-- Collected data entries --
:::
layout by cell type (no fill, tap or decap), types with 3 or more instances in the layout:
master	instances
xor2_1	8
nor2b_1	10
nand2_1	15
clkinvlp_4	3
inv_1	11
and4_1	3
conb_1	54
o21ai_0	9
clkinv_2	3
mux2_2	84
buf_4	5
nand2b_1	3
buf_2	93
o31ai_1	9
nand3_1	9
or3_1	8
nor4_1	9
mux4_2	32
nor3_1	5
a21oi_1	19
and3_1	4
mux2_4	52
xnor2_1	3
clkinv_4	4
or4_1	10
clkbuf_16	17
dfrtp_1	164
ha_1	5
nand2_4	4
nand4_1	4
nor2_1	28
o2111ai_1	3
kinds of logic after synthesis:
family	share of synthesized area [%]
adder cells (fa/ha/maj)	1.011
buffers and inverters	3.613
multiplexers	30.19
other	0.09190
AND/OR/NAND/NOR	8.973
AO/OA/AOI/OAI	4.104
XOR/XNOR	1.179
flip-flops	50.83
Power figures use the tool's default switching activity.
### src/rtl/mwadd_pkg.sv
// Shared types and helpers for the multi-word add sequencer.
// Optional overflow output is enabled by defining MWADD_OVF_EN.
package mwadd_pkg;

    typedef enum logic [1:0] {
        IDLE = 2'd0,
        RUN  = 2'd1,
        DONE = 2'd2
    } stateT;

    // Slice counter width; a single-word build still needs one bit.
    function automatic int cntWidth(input int words);
        return (words <= 2) ? 1 : $clog2(words);
    endfunction

endpackage

### src/rtl/mwadd_sequencer_if.sv
// Operand/result handshakes plus the narrow adder port bundle of mwadd_sequencer.
// oOvf exists only when MWADD_OVF_EN is defined.
interface mwadd_sequencer_if
    import mwadd_pkg::*;
#(
    parameter int WIDTH = 16,
    parameter int WORDS = 4
);
    // Both handshakes: a transfer happens on a rising edge where valid and ready
    // are both high; valid never depends on ready, and the payload is stable while
    // valid waits for ready.
    logic                     iValid;
    logic                     oReady;
    logic [WIDTH*WORDS-1:0]   iA;
    logic [WIDTH*WORDS-1:0]   iB;
    logic                     iC;
    logic                     oValid;
    logic                     iReady;
    logic [WIDTH*WORDS-1:0]   oS;
    logic                     oC;
    logic [WIDTH-1:0]         oAddA;
    logic [WIDTH-1:0]         oAddB;
    logic                     oAddC;
    logic [WIDTH-1:0]         iAddS;
    logic                     iAddC;
    stateT                    oState;
`ifdef MWADD_OVF_EN
    logic                     oOvf;
`endif

    modport slave (
        input  iValid, iA, iB, iC, iReady, iAddS, iAddC,
        output oReady, oValid, oS, oC, oAddA, oAddB, oAddC, oState
`ifdef MWADD_OVF_EN
        , output oOvf
`endif
    );

    modport master (
        output iValid, iA, iB, iC, iReady, iAddS, iAddC,
        input  oReady, oValid, oS, oC, oAddA, oAddB, oAddC, oState
`ifdef MWADD_OVF_EN
        , input oOvf
`endif
    );

endinterface

### src/rtl/mwadd_sequencer.sv
// Runs a WORDS x WIDTH-bit addition through one external WIDTH-bit adder, LSW first.
// Define MWADD_OVF_EN to add the registered two's-complement overflow output oOvf.
module mwadd_sequencer
    import mwadd_pkg::*;
#(
    parameter int WIDTH = 16,
    parameter int WORDS = 4
) (
    input  logic               iClk,
    input  logic               iRstN,
    mwadd_sequencer_if.slave   bus
);
    localparam int            TOT  = WIDTH * WORDS;
    localparam int            CW   = cntWidth(WORDS);
    localparam logic [CW-1:0] LAST = CW'(WORDS - 1);

    stateT             state;
    logic [CW-1:0]     cnt;
    logic              carry;
    logic [TOT-1:0]    opA;
    logic [TOT-1:0]    opB;
    logic [TOT-1:0]    res;
    logic [WIDTH-1:0]  addA;
    logic [WIDTH-1:0]  addB;
    logic              addC;
    logic              readyR;
    logic              validR;
`ifdef MWADD_OVF_EN
    logic              ovfR;
`endif

    // opA/opB hold the not-yet-presented words, so the next slice is always the
    // low word and the adder ports are loaded straight from registers.
    always_ff @(posedge iClk) begin
        if (!iRstN) begin
            state  <= IDLE;
            cnt    <= '0;
            carry  <= 1'b0;
            opA    <= '0;
            opB    <= '0;
            res    <= '0;
            addA   <= '0;
            addB   <= '0;
            addC   <= 1'b0;
            readyR <= 1'b1;
            validR <= 1'b0;
`ifdef MWADD_OVF_EN
            ovfR   <= 1'b0;
`endif
        end else begin
            case (state)
                IDLE: begin
                    if (bus.iValid) begin
                        opA    <= bus.iA >> WIDTH;
                        opB    <= bus.iB >> WIDTH;
                        addA   <= bus.iA[WIDTH-1:0];
                        addB   <= bus.iB[WIDTH-1:0];
                        addC   <= bus.iC;
                        carry  <= bus.iC;
                        cnt    <= '0;
                        readyR <= 1'b0;
                        state  <= RUN;
`ifdef MWADD_OVF_EN
                        ovfR   <= 1'b0;
`endif
                    end
                end
                RUN: begin
                    res[cnt*WIDTH +: WIDTH] <= bus.iAddS;
                    carry <= bus.iAddC;
                    opA   <= opA >> WIDTH;
                    opB   <= opB >> WIDTH;
                    if (cnt == LAST) begin
                        addA   <= '0;
                        addB   <= '0;
                        addC   <= 1'b0;
                        validR <= 1'b1;
                        state  <= DONE;
`ifdef MWADD_OVF_EN
                        ovfR   <= (addA[WIDTH-1] == addB[WIDTH-1]) &&
                                  (bus.iAddS[WIDTH-1] != addA[WIDTH-1]);
`endif
                    end else begin
                        addA <= opA[WIDTH-1:0];
                        addB <= opB[WIDTH-1:0];
                        addC <= bus.iAddC;
                        cnt  <= cnt + 1'b1;
                    end
                end
                DONE: begin
                    if (bus.iReady) begin
                        validR <= 1'b0;
                        readyR <= 1'b1;
                        state  <= IDLE;
                    end
                end
                default: begin
                    validR <= 1'b0;
                    readyR <= 1'b1;
                    state  <= IDLE;
                end
            endcase
        end
    end

    assign bus.oReady = readyR;
    assign bus.oValid = validR;
    assign bus.oS     = res;
    assign bus.oC     = carry;
    assign bus.oAddA  = addA;
    assign bus.oAddB  = addB;
    assign bus.oAddC  = addC;
    assign bus.oState = state;
`ifdef MWADD_OVF_EN
    assign bus.oOvf   = ovfR;
`endif

endmodule

### src/flat_wrapper.sv
// flat-port wrapper written by rule: the top's interface ports become plain ports
module mwadd_sequencer_flat import mwadd_pkg::*;
#(
    parameter int WIDTH = 16,
    parameter int WORDS = 4
)
  (iClk, iRstN, bus_iValid, bus_iA, bus_iB, bus_iC, bus_iReady, bus_iAddS, bus_iAddC, bus_oReady, bus_oValid, bus_oS, bus_oC, bus_oAddA, bus_oAddB, bus_oAddC, bus_oState);
  mwadd_sequencer_if #(.WIDTH(WIDTH), .WORDS(WORDS)) bus_i ();
  input  logic iClk;
  input  logic iRstN;
  input wire logic [$bits(bus_i.iValid)-1:0] bus_iValid;
  input wire logic [$bits(bus_i.iA)-1:0] bus_iA;
  input wire logic [$bits(bus_i.iB)-1:0] bus_iB;
  input wire logic [$bits(bus_i.iC)-1:0] bus_iC;
  input wire logic [$bits(bus_i.iReady)-1:0] bus_iReady;
  input wire logic [$bits(bus_i.iAddS)-1:0] bus_iAddS;
  input wire logic [$bits(bus_i.iAddC)-1:0] bus_iAddC;
  output wire logic [$bits(bus_i.oReady)-1:0] bus_oReady;
  output wire logic [$bits(bus_i.oValid)-1:0] bus_oValid;
  output wire logic [$bits(bus_i.oS)-1:0] bus_oS;
  output wire logic [$bits(bus_i.oC)-1:0] bus_oC;
  output wire logic [$bits(bus_i.oAddA)-1:0] bus_oAddA;
  output wire logic [$bits(bus_i.oAddB)-1:0] bus_oAddB;
  output wire logic [$bits(bus_i.oAddC)-1:0] bus_oAddC;
  output wire logic [$bits(bus_i.oState)-1:0] bus_oState;
  assign bus_i.iValid = bus_iValid;
  assign bus_i.iA = bus_iA;
  assign bus_i.iB = bus_iB;
  assign bus_i.iC = bus_iC;
  assign bus_i.iReady = bus_iReady;
  assign bus_i.iAddS = bus_iAddS;
  assign bus_i.iAddC = bus_iAddC;
  assign bus_oReady = bus_i.oReady;
  assign bus_oValid = bus_i.oValid;
  assign bus_oS = bus_i.oS;
  assign bus_oC = bus_i.oC;
  assign bus_oAddA = bus_i.oAddA;
  assign bus_oAddB = bus_i.oAddB;
  assign bus_oAddC = bus_i.oAddC;
  assign bus_oState = bus_i.oState;
  mwadd_sequencer #(.WIDTH(WIDTH), .WORDS(WORDS)) u_core (.iClk(iClk), .iRstN(iRstN), .bus(bus_i));
endmodule
### config.mk
export PLATFORM = sky130hd
export DESIGN_NAME = mwadd_sequencer_flat
export DESIGN_NICKNAME = d
export VERILOG_FILES = /design/src/rtl/mwadd_pkg.sv /design/src/rtl/mwadd_sequencer_if.sv /design/src/rtl/mwadd_sequencer.sv /design/src/flat_wrapper.sv
export SDC_FILE = /design/constraint.sdc
export NUM_CORES = 1
export LEC_CHECK = 0
export CORE_AREA = 2 2 148 150
export DETAILED_ROUTE_END_ITERATION = 10
export DIE_AREA = 0 0 150 152
export GPL_TIMING_DRIVEN = 0
export MAX_ROUTING_LAYER = met4
export PLACE_DENSITY = 0.72
export SLEW_MARGIN = 30
export SYNTH_ARGS = -nofsm -noshare
export SYNTH_HDL_FRONTEND = slang
export SYNTH_SLANG_ARGS = --single-unit
### constraint.sdc
create_clock -name iClk -period 2.1 [get_ports iClk]
set_input_delay 0.525 -clock iClk [delete_from_list [all_inputs] [get_ports iClk]]
set_output_delay 0.525 -clock iClk [all_outputs]
set_load 0.02 [all_outputs]
==> run metrics, run 1 <==
Post-DP Area 0.0113 sq mm; most area-hungry cell type in the Yosys netlist dfxtp_1; first-pass GRT wire length 41.9 mm; die footprint 0.0228 sq mm; Worst Setup Slack, final 103 ps; post-detailed-route count of antenna-violating nets 0; Synth top area share 47.6%; DR iter-0 viols 572; crit end category register; vias in the first global route 7748; clk sinks 200; maxcap violations 0; largest net degree at the start of global routing 19; sequential area share after synthesis 47.6%; area share of fa/ha/maj cells after synthesis 0.893%; Req. time, crit path 2480 ps; Final Hold Viols 0; Data arrival, critical path 2380 ps; Synth async-reset ratio 0%; later-pin clock latency in the skew report 440 ps; area grow syn2layout 41.5%; Post-Synth XOR/XNOR Area 0%; Slew Viols, Final 0; DR WL/cell 17.7 um; Setup-failing EPs final 0; Design Area, Final 0.0119 sq mm; First-pass DRT Iterations 5; largest family of logic cells by synthesized area compound AO/OA/AOI/OAI gates; post-DR vias/cell 5.21; startpoint type of the worst setup path register; CTS root buf clkbuf_16; Pleak 4.46 nW; Synth Area in Compound Gates 24.9%; Max-slew headroom 62.8%; Synth Instances 965; dpl hpwl 20.7 mm; Post-synth top cells 239 x nand2_1, 200 x dfxtp_1, 77 x o21ai_0; status completed; Die H 152 um; initial antenna violation count 2; post-synthesis mux area share 0%; H-tree depth 4; Hold Path Class reg -> reg; Clock Skew 16.3 ps; number of cell rows 54; CTS tree yes; total power 0.00909 W; placed insts 1495; share of layout cells above drive strength 1 10.9%; Slew @ Worst Pin 558 ps; Initial Util 39.4%; clk slew on worst S/H paths 70 ps; Setup TNS 0 ps; Yosys cell types 42; CTS max path bufs 2; Area contributors post-synth dfxtp_1 48%, nand2_1 11%, a31oi_1 4.8%; flop and latch count out of synthesis 200; Final Cycle Share 95.1%; GRT Resource Usage Total 24.0%; syn_area_per_cell 8.71 sq um; NumNets Final 1391; Syn Std Cell Area 0.00841 sq mm; Crit Path Class reg -> reg; Die Span X 150 um; total core area 0.0214 sq mm; most numerous cell in the Yosys netlist nand2_1; PD cells 764 mW/mm^2; GRT Residual Overflow 0; total I/O pin count 252; warning count from the yosys run 0; Port Buffer Count 250; Total Routed Length 27.1 mm; Place WS -249 ps; RD Place Congestion 0.871; Syn Nets 1121; Hold Buf Count CTS 0; total CTS buffers 17; drt drc 0; count of non-filler cells in the finished layout 1530; number of enable-type register cells in the synthesized netlist 0; Max Fclk 501 MHz; CP max FO 10; prevailing post-synth register cell dfxtp_1; via total after detailed routing 7978; RSZ-0062 raised after global routing no; Synth Area in Simple Gates 19.7%; VDD IR max 467 uV; min cycle time layout 2000 ps
[flip-flops by register name, indices dropped and copies added, names as in the netlist]
name,cells
u_core.bus.oS,64
u_core.opA,48
u_core.opB,48
u_core.bus.oAddA,16
u_core.bus.oAddB,16
u_core.bus.oState,2
u_core.cnt,2
u_core.bus.oAddC,1
u_core.bus.oC,1
u_core.bus.oReady,1
u_core.bus.oValid,1
[layout make-up]
class	count	area [sq um]
diodes	2	5.00
plain buffers	100	569
clock buffers	19	453
clock inverters	13	160
fillers	1961	9450
inverters	4	15.0
multi-input cells	661	3830
flip-flops and latches	200	4000
well taps	280	350
repair buffers	251	2510
[worst paths after layout]
path	cells past startpoint	end	start	slack, ps
min	2	u_core.opB[37]	u_core.opB[37]	470
max reg2reg	8	u_core.bus.oS[13]	u_core.cnt[0]	100
min reg2reg	2	u_core.opB[37]	u_core.opB[37]	470
max	8	u_core.bus.oS[13]	u_core.cnt[0]	100
[cell families (layout without fill, tap and decap cells)]
logic type,Yosys count,after routing
and+or+nand+nor,353,353
other,0,2
DFF,200,200
adders and majority gates,6,6
buffers and inverters,104,387
AOI/OAI and AO/OA,302,302
[through the flow]
stage	util (%)	hold slack [ps]
after floorplan	-	447
after global placement	52.7	452
after detailed placement	52.7	457
after CTS	55.6	467
after global routing	55.7	482
final	55.7	466
[power by group]
group,internal [W],switching (W)
logic,0.000744,0.000785
clock network,0.00186,0.00153
registers,0.00403,0.000145
[worst max-delay path: stages (launching register included)]
cell and delay (ps):
dfxtp_1 400, buf_4 200, inv_1 90, ha_1 290, buf_2 180, nand4bb_1 260
nor2_4 170, buf_4 200, a32o_1 140
[layout by cell type (no fill, tap or decap), types with 2 or more instances in the layout]
cell / count
buf_2: 33
clkdlybuf4s50_1: 249
clkinvlp_4: 2
o221a_2: 33
clkbuf_16: 17
inv_1: 4
buf_6: 13
o21ai_1: 6
a31oi_1: 65
o21ai_0: 77
a21boi_0: 3
clkbuf_2: 2
nor2b_1: 38
clkbuf_8: 2
o22ai_1: 51
diode_2: 2
buf_1: 6
ha_1: 6
inv_6: 5
nor2_1: 2
clkbuf_1: 32
and3b_1: 3
a21oi_1: 3
nand4b_4: 2
a21boi_1: 30
buf_4: 15
nand2b_1: 5
bufinv_16: 2
nand3b_1: 3
a32o_1: 16
nand2_1: 239
dfxtp_1: 200
nand3_1: 49
a22o_1: 14
[routing by layer]
layer,track usage [%],share of wire (%),up-vias
met1,33.2,48,3679
met2,36.5,45,285
met3,3.12,5.4,30
li1,-,-,3984
met4,7.46,1.8,0
met5,-,0,-
[timing repair]
item | in CTS | in global routing
setup buffers | 0 | 1
endpoints found under the setup margin | 10 | 23
pin swaps | 0 | 2
endpoints found under the hold margin | 0 | 0
resized for setup | 2 | 2
Power figures use the tool's default switching activity.
==> run 2, diff against run 1 <==
--- a/config.mk
+++ b/config.mk
@@ -5,11 +5,11 @@
 export SDC_FILE = /design/constraint.sdc
 export NUM_CORES = 1
 export LEC_CHECK = 0
+export ABC_AREA = 1
 export CORE_AREA = 2 2 148 150
 export DETAILED_ROUTE_END_ITERATION = 10
 export DIE_AREA = 0 0 150 152
 export GPL_TIMING_DRIVEN = 0
-export MAX_ROUTING_LAYER = met4
 export PLACE_DENSITY = 0.72
 export SLEW_MARGIN = 30
 export SYNTH_ARGS = -nofsm -noshare
==> run metrics, run 2 <==
status completed; VDD IR max 565 uV; Synth top area share 47.9%; Total Routed Length 26.9 mm; startpoint type of the worst setup path register; Final Cycle Share 93.3%; CTS root buf clkbuf_16; Crit path max-delay family buffers and inverters; DR WL/cell 15.1 um; later-pin clock latency in the skew report 440 ps; commonest cells after routing, fill and taps aside 453 x nand2_1, 249 x clkdlybuf4s50_1, 199 x dfxtp_1; area of the multi-input gates 0.00385 sq mm; Synth async-reset ratio 0%; Die Span X 150 um; Crit Path Class reg -> out; Post-Synth XOR/XNOR Area 0%; Synth Area in Simple Gates 31.2%; Clock Skew 12.8 ps; Slew @ Worst Pin 538 ps; dpl hpwl 20.6 mm; Storage cell area 0.00401 sq mm; Pleak 4.93 nW; PD cells 784 mW/mm^2; maxcap violations 0; Crit path largest cell delay 630 ps; area share of fa/ha/maj cells after synthesis 0.898%; flop and latch count out of synthesis 200; CP max FO 2; Req. time, crit path 1570 ps; final core occ 55.6%; initial antenna violation count 3; commonest non-fill, non-tap cell in the layout nand2_1; Yosys cell types 21; number of cell rows 54; Data arrival, critical path 1440 ps; Post-synth top cells 453 x nand2_1, 200 x dfxtp_1, 180 x nor2_1; First-pass DRT Iterations 6; sequential area share after synthesis 47.9%; clk slew on worst S/H paths 80 ps; RD Place Congestion 0.848; syn_area_per_cell 6.91 sq um; FILL cells 2118; crit end category output port; Initial Util 39.2%; post-detailed-route count of antenna-violating nets 0; largest family of logic cells by synthesized area simple AND/OR/NAND/NOR gates; most area-hungry cell type in the Yosys netlist dfxtp_1; min cycle time layout 1960 ps; Setup TNS 0 ps; Buffers & Inverters on Critical Path 1; RSZ-0062 raised after global routing no; Area contributors post-synth dfxtp_1 48%, nand2_1 20%, nor2_1 8.1%; drt drc 0; total CTS buffers 17; Post-DP Area 0.0112 sq mm; NumNets Final 1639; Design Area, Final 0.0119 sq mm; first-pass GRT wire length 42.2 mm; via total after detailed routing 8632; Syn Nets 1366; share of layout cells above drive strength 1 6.35%; placed insts 1741; Max-slew headroom 64.2%; post-DR vias/cell 4.85; DR iter-0 viols 489; Max Fclk 510 MHz; CTS max path bufs 2; clk sinks 200; H-tree depth 4; Slew Viols, Final 0; Setup-failing EPs final 0; warning count from the yosys run 0; post-synthesis mux area share 0%; vias in the first global route 8113; most numerous cell in the Yosys netlist nand2_1; total I/O pin count 252; Synth Instances 1210; GRT Resource Usage Total 23.2%; Die H 152 um; number of flip-flops in the largest register 64; Port Buffer Count 251; die footprint 0.0228 sq mm; total core area 0.0214 sq mm; GRT Residual Overflow 0; area grow syn2layout 41.9%; number of enable-type register cells in the synthesized netlist 0; crit-path cells clkdlybuf4s50_1; Hold Path Class reg -> reg; Syn Std Cell Area 0.00836 sq mm; Synth Area in Compound Gates 14.0%; count of non-filler cells in the finished layout 1778; Slowest cell on crit path clkdlybuf4s50_1; largest net degree at the start of global routing 22; CTS tree yes; Final Hold Viols 0; prevailing post-synth register cell dfxtp_1
-- run 2: path summary, 6_finish.rpt --
check / startpoint / end / slack [ps] / cells past startpoint
hold reg to reg: u_core.opB[47] / u_core.opB[47] / 460 / 2
hold / removal: u_core.opB[47] / u_core.opB[47] / 460 / 2
setup / recovery: u_core.bus.oC / bus_oC / 140 / 1
setup reg to reg: u_core.cnt[0] / u_core.bus.oS[56] / 180 / 8
-- run 2: metrics by stage --
| stage | hold WS, ps | total power [W] | worst slack, ps |
|---|---|---|---|
| after global placement | 449 | 0.00605 | -308 |
| after global routing | 480 | 0.00973 | 36.4 |
| after floorplan | 439 | 0.00528 | 261 |
| after detailed placement | 452 | 0.00608 | -335 |
| after CTS | 464 | 0.00934 | 19.7 |
| final | 462 | 0.00931 | 140 |
-- run 2: routing by layer --
layer  wire length, um  GRT usage (%)  part of all wire [%]  vias to the layer above
met2             12800           39.8                    47                      271
met4               307           5.26                   1.1                        2
met3              2500           7.66                   9.3                       23
li1                  -              -                     -                     4396
met1             11300           28.2                    42                     3940
met5                13              0                 0.048                        -
-- run 2: what timing repair did --
item / in CTS / in global routing
resized for setup: 4 / 6
cloned: 0 / 0
hold endpoints to repair: 0 / 0
pin swaps: 1 / 3
hold buffers: 0 / 0
setup buffers: 0 / 3
setup endpoints to repair: 56 / 38
-- run 2: final cells by class --
class                           instances  area share [%]
Multi-Input combinational cell        905            32.5
Buffer                                 79            3.53
Clock buffer                           17            3.58
Inverter                               26           0.822
Timing Repair Buffer                  254            21.3
Antenna cell                            2          0.0422
Sequential cell                       200            33.7
Tap cell                              280            2.95
Clock inverter                         15            1.50
-- run 2: cell families (layout without fill, tap and decap cells) --
logic type	Yosys count	count (layout)
adders and majority gates	6	6
other	0	2
AOI/OAI and AO/OA	234	234
buffers and inverters	105	391
and+or+nand+nor	665	665
DFF	200	200
-- run 2: report_power, final --
part	total (W)	switching, W	internal, W	leakage [nW]
registers	0.00422	0.000154	0.00407	1.64
clock network	0.00329	0.00168	0.00161	0.294
logic	0.00179	0.00101	0.000783	3.00
### src/rtl/pet_feeder_dispense_ctrl_timer.sv
// Loadable down-counter that stops at zero; serves as the jam timer in RUN and the cooldown timer.
module pet_feeder_timer #(
    parameter int CNT_W = 16
) (
    input  logic             clk,
    input  logic             rst,
    input  logic             load_i,
    input  logic [CNT_W-1:0] load_val_i,
    output logic             zero_o
);

    logic [CNT_W-1:0] count_q;

    always_ff @(posedge clk or negedge rst) begin
        if (!rst) begin
            count_q <= '0;
        end else if (load_i) begin
            count_q <= load_val_i;
        end else if (count_q != '0) begin
            count_q <= count_q - CNT_W'(1);
        end
    end

    assign zero_o = (count_q == '0);

endmodule
### config.mk
export PLATFORM = sky130hd
export DESIGN_NAME = uart_autobaud
export DESIGN_NICKNAME = d
export VERILOG_FILES = /design/src/rtl/uart_autobaud.sv
export SDC_FILE = /design/constraint.sdc
export NUM_CORES = 1
export LEC_CHECK = 0
export BUFFER_PORTS_ARGS = -buffer_cell sky130_fd_sc_hd__buf_2
export CAP_MARGIN = 10
export CORE_ASPECT_RATIO = 1.75
export CORE_MARGIN = 2
export CORE_UTILIZATION = 40
export CTS_CLUSTER_SIZE = 10
export DETAILED_ROUTE_END_ITERATION = 10
export PLACE_DENSITY = 0.65
export SYNTH_ARGS = -nofsm -noshare
export SYNTH_HDL_FRONTEND = slang
export SYNTH_SLANG_ARGS = --single-unit
### constraint.sdc
create_clock -name clk_i -period 5.42 [get_ports clk_i]
set_input_delay 0.813 -clock clk_i [delete_from_list [all_inputs] [get_ports clk_i]]
set_output_delay 0.813 -clock clk_i [all_outputs]
set_load 0.03 [all_outputs]
**config.mk**
```make
export PLATFORM = sky130hd
export DESIGN_NAME = alu_div_seq
export DESIGN_NICKNAME = d
export VERILOG_FILES = /design/src/rtl/alu_pkg.sv /design/src/rtl/alu_div_seq_div_step.sv /design/src/rtl/alu_div_seq.sv
export SDC_FILE = /design/constraint.sdc
export NUM_CORES = 1
export LEC_CHECK = 0
export BUFFER_PORTS_ARGS = -buffer_cell sky130_fd_sc_hd__buf_2
export CAP_MARGIN = 20
export CORE_ASPECT_RATIO = 0.7
export CORE_MARGIN = 2
export CORE_UTILIZATION = 64
export CTS_CLUSTER_SIZE = 10
export DETAILED_ROUTE_END_ITERATION = 10
export GPL_TIMING_DRIVEN = 0
export PLACE_DENSITY = 0.87
export SYNTH_ARGS = -nofsm -noshare
export SYNTH_HDL_FRONTEND = slang
export SYNTH_SLANG_ARGS = --single-unit
```
**constraint.sdc**
```tcl
create_clock -name CLK -period 4.6 [get_ports CLK]
set_input_delay 0.92 -clock CLK [delete_from_list [all_inputs] [get_ports CLK]]
set_output_delay 0.92 -clock CLK [all_outputs]
set_load 0.1 [all_outputs]
```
:::
-- What you will do --
Scan the records above for the string "posedge", then report every line that contains it.

-- Task response --
    always_ff @(posedge iClk) begin
    always_ff @(posedge clk or negedge rst) begin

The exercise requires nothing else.